───── RECORDS TO PROCESS
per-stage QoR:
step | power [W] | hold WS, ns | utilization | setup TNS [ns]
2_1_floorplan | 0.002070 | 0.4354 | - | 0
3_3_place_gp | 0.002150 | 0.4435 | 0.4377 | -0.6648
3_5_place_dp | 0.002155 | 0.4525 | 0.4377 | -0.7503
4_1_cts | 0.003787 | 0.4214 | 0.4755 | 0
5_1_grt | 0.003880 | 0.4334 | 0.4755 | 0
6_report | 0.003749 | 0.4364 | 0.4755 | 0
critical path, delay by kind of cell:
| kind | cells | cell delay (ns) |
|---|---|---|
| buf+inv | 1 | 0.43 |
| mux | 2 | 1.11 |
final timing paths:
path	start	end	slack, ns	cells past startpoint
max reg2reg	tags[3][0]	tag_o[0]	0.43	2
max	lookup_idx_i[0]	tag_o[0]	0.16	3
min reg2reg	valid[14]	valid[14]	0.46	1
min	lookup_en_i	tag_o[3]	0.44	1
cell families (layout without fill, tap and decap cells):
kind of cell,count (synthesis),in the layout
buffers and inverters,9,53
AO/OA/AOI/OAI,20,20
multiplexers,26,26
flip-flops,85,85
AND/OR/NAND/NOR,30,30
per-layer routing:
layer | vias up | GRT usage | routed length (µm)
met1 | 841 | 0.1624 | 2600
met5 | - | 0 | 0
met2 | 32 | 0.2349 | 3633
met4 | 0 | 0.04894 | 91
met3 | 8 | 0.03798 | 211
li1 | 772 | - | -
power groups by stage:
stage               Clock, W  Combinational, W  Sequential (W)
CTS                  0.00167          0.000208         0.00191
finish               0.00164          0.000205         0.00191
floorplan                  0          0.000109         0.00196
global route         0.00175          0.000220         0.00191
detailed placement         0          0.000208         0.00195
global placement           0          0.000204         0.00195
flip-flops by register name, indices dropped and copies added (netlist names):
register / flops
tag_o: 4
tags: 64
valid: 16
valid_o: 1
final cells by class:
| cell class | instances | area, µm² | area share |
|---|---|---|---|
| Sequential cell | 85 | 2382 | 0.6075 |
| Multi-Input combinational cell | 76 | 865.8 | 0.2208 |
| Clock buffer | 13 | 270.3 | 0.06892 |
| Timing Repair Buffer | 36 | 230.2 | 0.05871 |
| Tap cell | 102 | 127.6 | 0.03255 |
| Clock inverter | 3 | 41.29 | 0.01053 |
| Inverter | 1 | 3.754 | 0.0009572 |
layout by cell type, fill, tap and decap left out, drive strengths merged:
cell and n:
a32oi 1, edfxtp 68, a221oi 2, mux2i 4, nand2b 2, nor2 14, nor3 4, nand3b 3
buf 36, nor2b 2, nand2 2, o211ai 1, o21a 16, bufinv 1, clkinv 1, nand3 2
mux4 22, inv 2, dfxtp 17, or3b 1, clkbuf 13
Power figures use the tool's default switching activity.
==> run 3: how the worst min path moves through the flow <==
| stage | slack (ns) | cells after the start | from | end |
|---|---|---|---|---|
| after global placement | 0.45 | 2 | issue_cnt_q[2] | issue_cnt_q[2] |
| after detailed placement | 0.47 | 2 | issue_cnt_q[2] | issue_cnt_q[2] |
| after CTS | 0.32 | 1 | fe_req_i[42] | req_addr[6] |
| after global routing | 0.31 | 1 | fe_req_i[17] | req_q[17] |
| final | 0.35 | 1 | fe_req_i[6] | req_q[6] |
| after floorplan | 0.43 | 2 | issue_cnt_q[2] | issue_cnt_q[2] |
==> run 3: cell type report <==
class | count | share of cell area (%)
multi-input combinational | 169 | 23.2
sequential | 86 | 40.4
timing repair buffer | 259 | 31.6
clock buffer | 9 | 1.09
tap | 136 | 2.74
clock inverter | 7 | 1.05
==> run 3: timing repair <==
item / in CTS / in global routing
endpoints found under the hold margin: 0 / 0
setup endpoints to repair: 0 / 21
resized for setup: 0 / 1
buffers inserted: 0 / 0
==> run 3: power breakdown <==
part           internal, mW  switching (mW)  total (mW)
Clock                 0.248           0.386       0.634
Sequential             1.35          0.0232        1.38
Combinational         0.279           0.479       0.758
### config.mk
export PLATFORM = sky130hd
export DESIGN_NAME = hpu_driver
export DESIGN_NICKNAME = d
export VERILOG_FILES = /design/src/hw/hpu_task_pkg.sv /design/src/hw/hpu_cmd_pkg.sv /design/src/hw/task_sequencer.sv /design/src/hw/task_info_regs.sv /design/src/hw/cmd_id_pool.sv /design/src/hw/cmd_frontend.sv /design/src/hw/hpu_driver.sv
export SDC_FILE = /design/constraint.sdc
export NUM_CORES = 1
export LEC_CHECK = 0
export BUFFER_PORTS_ARGS = -buffer_cell sky130_fd_sc_hd__clkbuf_2
export CORE_AREA = 3 3 302 304
export DETAILED_ROUTE_END_ITERATION = 16
export DIE_AREA = 0 0 305 307
export GPL_ROUTABILITY_DRIVEN = 1
export PLACE_DENSITY = 0.59
export SYNTH_ARGS = -nofsm -noshare
export SYNTH_HDL_FRONTEND = slang
export SYNTH_HIERARCHICAL = 1
export SYNTH_SLANG_ARGS = --single-unit
### constraint.sdc
create_clock -name clk_i -period 15.8 [get_ports clk_i]
set_clock_uncertainty 0.1 [all_clocks]
set_input_delay 1.58 -clock clk_i [delete_from_list [all_inputs] [get_ports clk_i]]
set_output_delay 1.58 -clock clk_i [all_outputs]
set_load 0.05 [all_outputs]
──────────
*TO DO*: Starting with the line with "multiplexers,26,26" above and going on through the line with "final cells by", transcribe every line exactly, both ends included, and add nothing.

*REPLY*:
multiplexers,26,26
flip-flops,85,85
AND/OR/NAND/NOR,30,30
per-layer routing:
layer | vias up | GRT usage | routed length (µm)
met1 | 841 | 0.1624 | 2600
met5 | - | 0 | 0
met2 | 32 | 0.2349 | 3633
met4 | 0 | 0.04894 | 91
met3 | 8 | 0.03798 | 211
li1 | 772 | - | -
power groups by stage:
stage               Clock, W  Combinational, W  Sequential (W)
CTS                  0.00167          0.000208         0.00191
finish               0.00164          0.000205         0.00191
floorplan                  0          0.000109         0.00196
global route         0.00175          0.000220         0.00191
detailed placement         0          0.000208         0.00195
global placement           0          0.000204         0.00195
flip-flops by register name, indices dropped and copies added (netlist names):
register / flops
tag_o: 4
tags: 64
valid: 16
valid_o: 1
final cells by class:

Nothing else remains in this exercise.